I’ve thought long and hard about this topic and I think I have an answer, inasmuch as you can solve a problem with a broad generalization. So here’s my advice, take it for what it’s worth:

Grow up.

555f03953cbfdf521b85936cb33166ffThat’s it. Grow up. Get up, get over yourself, and go do something. If you don’t have the life you want, it’s probably because you aren’t making it happen, or you are and you need to be patient. The life of a Pinterest board, the life your parents have, the life you’ve always wanted comes after years of hard work, effort, humility, and perseverance. Don’t expect anyone to give you anything. Earn that nonsense.

Stop talking about how people don’t understand your mission or your meaning or your purpose.
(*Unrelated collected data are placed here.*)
## src/rtl/dmem_arbiter.sv

```systemverilog
// dmem_arbiter: two-port arbiter in front of a single-port data memory.
// Port 0 is the CPU load/store stage, port 1 the debug/loader port.
// Round-robin on contention, optional lock for atomic sequences with a
// forced release after LOCK_MAX cycles. Memory-side strobes, addresses and
// write data are registered; read data returns through a registered
// response stage two cycles after the granting cycle.
module dmem_arbiter #(
    parameter int ADDR_W   = 32,
    parameter int DATA_W   = 32,
    parameter int LOCK_MAX = 16
) (
    input  logic              clk,
    input  logic              rst_n,
    input  logic              req0,
    input  logic              req1,
    input  logic              we0,
    input  logic              we1,
    input  logic              lock0,
    input  logic              lock1,
    input  logic [ADDR_W-1:0] addr0,
    input  logic [ADDR_W-1:0] addr1,
    input  logic [DATA_W-1:0] wdata0,
    input  logic [DATA_W-1:0] wdata1,
    output logic              gnt0,
    output logic              gnt1,
    output logic              rvalid0,
    output logic              rvalid1,
    output logic [DATA_W-1:0] rdata,
    output logic              lock_err,
    output logic [ADDR_W-1:0] mem_read_address,
    output logic [ADDR_W-1:0] mem_write_address,
    output logic [DATA_W-1:0] mem_write_data,
    output logic              mem_read,
    output logic              mem_write,
    input  logic [DATA_W-1:0] mem_read_data
);

    localparam int CNT_W = (LOCK_MAX > 2) ? $clog2(LOCK_MAX) : 1;
    localparam logic [CNT_W-1:0] CNT_LAST = CNT_W'(LOCK_MAX - 1);

    typedef enum logic [1:0] {
        ST_ARB   = 2'd0,
        ST_LOCK0 = 2'd1,
        ST_LOCK1 = 2'd2
    } state_t;

    state_t             r_state;
    state_t             w_state_nxt;
    logic               r_last;        // port of the most recent transfer
    logic               w_last_nxt;
    logic [CNT_W-1:0]   r_lock_cnt;
    logic               w_gnt0;
    logic               w_gnt1;
    logic               w_xfer0;
    logic               w_xfer1;
    logic               w_xfer;
    logic               w_lock_expire;
    logic               w_sel_we;
    logic [ADDR_W-1:0]  w_sel_addr;
    logic [DATA_W-1:0]  w_sel_wdata;

    logic               r_mem_read;
    logic               r_mem_write;
    logic [ADDR_W-1:0]  r_rd_addr;
    logic [ADDR_W-1:0]  r_wr_addr;
    logic [DATA_W-1:0]  r_wr_data;
    logic               r_rd_port;     // which port owns the read in the memory stage
    logic               r_rvalid0;
    logic               r_rvalid1;
    logic [DATA_W-1:0]  r_rdata;
    logic               r_lock_err;

    // Grant selection, transfer detection, next state and lock expiry.
    always_comb begin
        w_gnt0        = 1'b0;
        w_gnt1        = 1'b0;
        w_state_nxt   = r_state;
        w_last_nxt    = r_last;
        w_lock_expire = 1'b0;

        case (r_state)
            ST_ARB: begin
                if (req0 && req1) begin
                    // Contention: favour the port opposite the last transfer.
                    if (r_last) begin
                        w_gnt0 = 1'b1;
                    end else begin
                        w_gnt1 = 1'b1;
                    end
                end else if (req0) begin
                    w_gnt0 = 1'b1;
                end else if (req1) begin
                    w_gnt1 = 1'b1;
                end else begin
                    w_gnt0 = 1'b0;
                    w_gnt1 = 1'b0;
                end
            end
            ST_LOCK0: begin
                w_gnt0 = req0;
            end
            ST_LOCK1: begin
                w_gnt1 = req1;
            end
            default: begin
                w_state_nxt = ST_ARB;
            end
        endcase

        w_xfer0 = req0 & w_gnt0;
        w_xfer1 = req1 & w_gnt1;
        w_xfer  = w_xfer0 | w_xfer1;

        if (w_xfer0) begin
            w_state_nxt = lock0 ? ST_LOCK0 : ST_ARB;
            w_last_nxt  = 1'b0;
        end else if (w_xfer1) begin
            w_state_nxt = lock1 ? ST_LOCK1 : ST_ARB;
            w_last_nxt  = 1'b1;
        end else begin
            w_last_nxt  = r_last;
        end

        // Forced release: owner becomes "last" so the other port is favoured.
        if ((r_state != ST_ARB) && (r_lock_cnt == CNT_LAST) && (w_state_nxt != ST_ARB)) begin
            w_lock_expire = 1'b1;
            w_state_nxt   = ST_ARB;
            w_last_nxt    = (r_state == ST_LOCK1);
        end else begin
            w_lock_expire = 1'b0;
        end

        if (w_xfer1) begin
            w_sel_we    = we1;
            w_sel_addr  = addr1;
            w_sel_wdata = wdata1;
        end else begin
            w_sel_we    = we0;
            w_sel_addr  = addr0;
            w_sel_wdata = wdata0;
        end
    end

    // Arbitration state, round-robin pointer and lock hold counter.
    always_ff @(posedge clk or negedge rst_n) begin
        if (!rst_n) begin
            r_state    <= ST_ARB;
            r_last     <= 1'b1;
            r_lock_cnt <= '0;
        end else begin
            r_state <= w_state_nxt;
            r_last  <= w_last_nxt;
            if ((r_state == ST_ARB) || (w_state_nxt == ST_ARB)) begin
                r_lock_cnt <= '0;
            end else begin
                r_lock_cnt <= r_lock_cnt + {{(CNT_W-1){1'b0}}, 1'b1};
            end
        end
    end

    // Memory issue stage: register the granted access.
    always_ff @(posedge clk or negedge rst_n) begin
        if (!rst_n) begin
            r_mem_read  <= 1'b0;
            r_mem_write <= 1'b0;
            r_rd_addr   <= '0;
            r_wr_addr   <= '0;
            r_wr_data   <= '0;
            r_rd_port   <= 1'b0;
        end else begin
            r_mem_read  <= w_xfer & ~w_sel_we;
            r_mem_write <= w_xfer & w_sel_we;
            if (w_xfer && !w_sel_we) begin
                r_rd_addr <= w_sel_addr;
                r_rd_port <= w_xfer1;
            end
            if (w_xfer && w_sel_we) begin
                r_wr_addr <= w_sel_addr;
                r_wr_data <= w_sel_wdata;
            end
        end
    end

    // Response stage: capture read data and raise the owning port's rvalid.
    always_ff @(posedge clk or negedge rst_n) begin
        if (!rst_n) begin
            r_rvalid0  <= 1'b0;
            r_rvalid1  <= 1'b0;
            r_rdata    <= '0;
            r_lock_err <= 1'b0;
        end else begin
            r_rvalid0  <= r_mem_read & ~r_rd_port;
            r_rvalid1  <= r_mem_read & r_rd_port;
            r_lock_err <= w_lock_expire;
            if (r_mem_read) begin
                r_rdata <= mem_read_data;
            end
        end
    end

    assign gnt0              = w_gnt0;
    assign gnt1              = w_gnt1;
    assign rvalid0           = r_rvalid0;
    assign rvalid1           = r_rvalid1;
    assign rdata             = r_rdata;
    assign lock_err          = r_lock_err;
    assign mem_read          = r_mem_read;
    assign mem_write         = r_mem_write;
    assign mem_read_address  = r_rd_addr;
    assign mem_write_address = r_wr_addr;
    assign mem_write_data    = r_wr_data;

endmodule

```

## config.mk

```make
export PLATFORM = sky130hd
export DESIGN_NAME = dmem_arbiter
export DESIGN_NICKNAME = d
export VERILOG_FILES = /design/src/rtl/dmem_arbiter.sv
export SDC_FILE = /design/constraint.sdc
export NUM_CORES = 1
export LEC_CHECK = 0
export ABC_CLOCK_PERIOD_IN_PS = 1700
export BUFFER_PORTS_ARGS = -buffer_cell sky130_fd_sc_hd__buf_2
export CAP_MARGIN = 20
export CELL_PAD_IN_SITES_DETAIL_PLACEMENT = 0
export CELL_PAD_IN_SITES_GLOBAL_PLACEMENT = 2
export CORE_ASPECT_RATIO = 0.75
export CORE_MARGIN = 2
export CORE_UTILIZATION = 24
export DETAILED_ROUTE_END_ITERATION = 8
export GPL_TIMING_DRIVEN = 0
export PLACE_DENSITY_LB_ADDON = 0.1
export SLEW_MARGIN = 10
export SYNTH_ARGS = -nofsm -noshare
export SYNTH_HDL_FRONTEND = slang
export SYNTH_SLANG_ARGS = --single-unit
```

## constraint.sdc

```tcl
create_clock -name clk -period 1.7 [get_ports clk]
set_input_delay 0.255 -clock clk [delete_from_list [all_inputs] [get_ports clk]]
set_output_delay 0.255 -clock clk [all_outputs]
set_load 0.01 [all_outputs]
```

==> out/summary.txt <==
clk sinks - 141
Reg2Reg Depth - 6
final hold violations - 0
number of synthesized register bits - 141
max-slew violations - 0
max incr delay on CP - 550 ps
Initial Util - 24.3%
CTS root buffer - clkbuf_16
worst-path fanout max - 10
slowest stage cell on the critical path - dfstp_2
peak supply drop - 0.000637 V
Sw Share - 36.5%
area share of the largest cell type after synthesis - 58.2%
first-pass GRT wire length - 33100 µm
Die Span Y - 141 µm
crit-path cells - nor3b_2, or3b_1, buf_6, buf_4, o22ai_2, a21oi_2
pwr/cell area - 1780 nW/µm²
endpoint class of the critical path - register
WL final - 21500 µm
Top Family by Delay on Critical Path - flip-flops
DP HPWL - 15700 µm
total CTS buffers - 17
final antenna-violating net count - 0
critical path data required time - 2000 ps
Cells after Synth - 551
violated checks - setup timing
Synth cell types - 36
largest family of logic cells by synthesized area - compound AO/OA/AOI/OAI gates
Reg clk slew, reported paths - 60 ps
# nets final - 1046
vias in the first global route - 5619
sequential share of power - 35.2%
CTS HTree Levels - 4
mux cell area share after synthesis - 5.99%
Synth Area in Simple Gates - 7.23%
initial antenna violation count - 3
TritonCTS clock tree - yes
Crit. path cell count - 6
measured slew at the worst slew-check pin - 539 ps
outcome - finished, violations left
GRT Overall Usage - 16.5%
P_sw - 5.97 mW
f_max - 585 MHz
number of cells on the worst hold path - 2
gpl congestion - 0.823
Final setup viols - 5
placed insts - 1191
WP data arrival - 2010 ps
Die Span X - 187 µm
Synth Area in Compound Gates - 20.1%
Max-cap violations - 0
Cell Area, Synth - 6020 µm²
Filler Cells Inserted - 2569
post-synthesis sequential area ratio - 58.6%
Hold Crit Class - input pin to register
Std-Cell Rows - 50
Worst Setup Start Kind - register
top_reg_cell synth - dfrtp_1
Leak - 4.43 nW
DR pass1 iterations - 5
top-count cell post-synth - dfrtp_1
largest area contributor in the netlist - dfrtp_1
routed len/inst - 17.5 µm
power share of the combinational group - 41.1%
final worst slack - -9.07 ps
Synth top cells by count - dfrtp_1 (140), o22ai_1 (97), nor2_1 (71)
Critical Setup Path Class - register to register
clk_lat worst skew - 420 ps
Buf+Inv Stages, Crit Path - 2
post-DR vias/cell - 4.37
port buffer count - 301
Synth async-reset ratio - 100%
final period utilization - 101%
Pint - 10.4 mW
Final min period - 1710 ps
Bufs on Longest Clock Path - 2
xor/xnor cell area share of the yosys netlist - 0.145%
Post-Synth Adder-Cell Area - 0.208%
area of the core - 24800 µm²
drt drc - 0
GR Overflow Total - 0
pre-CTS WS - -553 ps
Setup Skew - 9.79 ps
yosys warns - 0
largest net degree at the start of global routing - 80
initial DRC count - 196
final cell count without fillers - 1230
average cell area after synthesis - 10.9 µm²
Post-synth EDFFs - 0
synth-to-layout area growth - 53.0%
layout cell share with drive strength beyond 1 - 58.2%
die area - 26400 µm²
clock power share - 23.7%
RSZ-0062 raised after global routing - yes
num ports - 303
DR vias - 5370
leading cell types by total area after synthesis - dfrtp_1 (58%), o22ai_1 (10%), a21oi_2 (7.1%)
Synth Net Count - 720
Worst slew margin - 64.1%
[routing by layer]
metal | GRT usage (%) | share of wire [%] | vias to the layer above
met5 | 0 | 0.10 | -
met4 | 5.05 | 1.4 | 4
met3 | 5.50 | 7.0 | 20
met2 | 26.5 | 47 | 177
met1 | 21.1 | 44 | 2601
li1 | - | - | 2568
[kinds of logic after synthesis]
family                   Yosys count
flip-flops                       141
XOR/XNOR                           1
multiplexers                      32
buffers and inverters            105
AO/OA/AOI/OAI                    175
adder cells (fa/ha/maj)            1
AND/OR/NAND/NOR                   96
[layout make-up]
cell class,instances,area [µm²],area share [%]
flip-flops and latches,141,3530,38.3
multi-input cells,305,2440,26.5
repair buffers,309,1610,17.4
clock buffers,24,492,5.34
well taps,338,423,4.59
plain buffers,36,349,3.79
inverters,67,251,2.73
clock inverters,7,110,1.20
diodes,3,7.51,0.0815
[flip-flops by register name (all words and copies together) (netlist names), 2 cells and up]
register and cells:
rdata 32, mem_read_address 32, mem_write_data 32, r_lock_cnt 4
r_state 2, mem_write_address 32
[power by group through the flow]
| stage | logic (mW) | registers [mW] | clock network (mW) |
|---|---|---|---|
| after global placement | 6.27 | 5.75 | 0 |
| after CTS | 6.75 | 5.79 | 4.00 |
| after global routing | 7.37 | 5.99 | 4.14 |
| final | 6.73 | 5.76 | 3.87 |
| after detailed placement | 6.32 | 5.82 | 0 |
| after floorplan | 2.69 | 6.55 | 0 |
[layout by cell type (no fill, tap or decap), types with 4 or more instances in the layout]
master	netlist	final
o22ai_4	0	6
o22ai_1	97	43
buf_2	14	301
a21oi_2	49	50
buf_6	7	15
clkbuf_2	0	4
inv_1	67	67
clkbuf_8	0	6
nor2_1	71	71
o22ai_2	0	48
clkinv_2	0	4
a21oi_1	20	19
dfrtp_1	140	139
clkbuf_1	17	4
clkbuf_16	0	17
mux2_2	32	32
buf_4	0	15
nor2b_1	4	4
[path summary, 6_finish.rpt]
| kind | from | endpoint | slack (ps) |
|---|---|---|---|
| max | r_last | mem_write_data[1] | -9 |
| min | mem_read_data[26] | rdata[26] | 70 |
| max reg2reg | r_last | mem_write_data[1] | -9 |
| min reg2reg | r_rd_port | rvalid0 | 460 |
| max in group asynchronous | rst_n | r_last | 520 |
| min in group asynchronous | rst_n | mem_write_data[20] | 350 |
[stage by stage]
stage	cell area (µm²)	util [%]	total power [mW]	TNS, ps	hold slack (ps)
detailed placement	7990	32.2	12.1	-35930	242
global route	9210	37.2	17.5	-4440	41.8
floorplan	6020	-	9.24	0	-40.6
finish	9210	37.2	16.4	-15.6	68.7
global placement	7950	32.1	12.0	-290480	433
CTS	9090	36.7	16.5	-63.4	42.5
[repair_timing]
item | 4_1_cts | 5_1_grt
gates resized for setup | 103 | 28
setup buffers | 5 | 1
hold buffers | 1 | 0
setup endpoints to repair | 119 | 99
hold endpoints to repair | 62 | 0
pin swaps | 6 | 1
Power figures use the tool's default switching activity.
Borrowing from Picasso: Your meaning in life is to find your gift. Your purpose in life is to give it away. To act justly love mercy, and walk humbly with your God. Period. (That last part was from Micah.)

In the meantime – your purpose is to contribute, in a real way. Stop with the made up niche markets and feeling victimized when people just don’t get you. Stop acting like this broken and imperfect world owes you anything. ANYTHING.

If you find yourself in the same predicament over an over, maybe it’s because you’re doing something wrong. Everything happens for a reason, but often that reason is that you made a bad choice and are dealing with the consequences. These aren’t growing pains, you aren’t misunderstood.

It would be easy to think that I’m calling out the millennials, or the people who are paving a new road, working hard to affect change. But no. Entitlement isn’t generation specific but it is a rampant pandemic. So knock it off.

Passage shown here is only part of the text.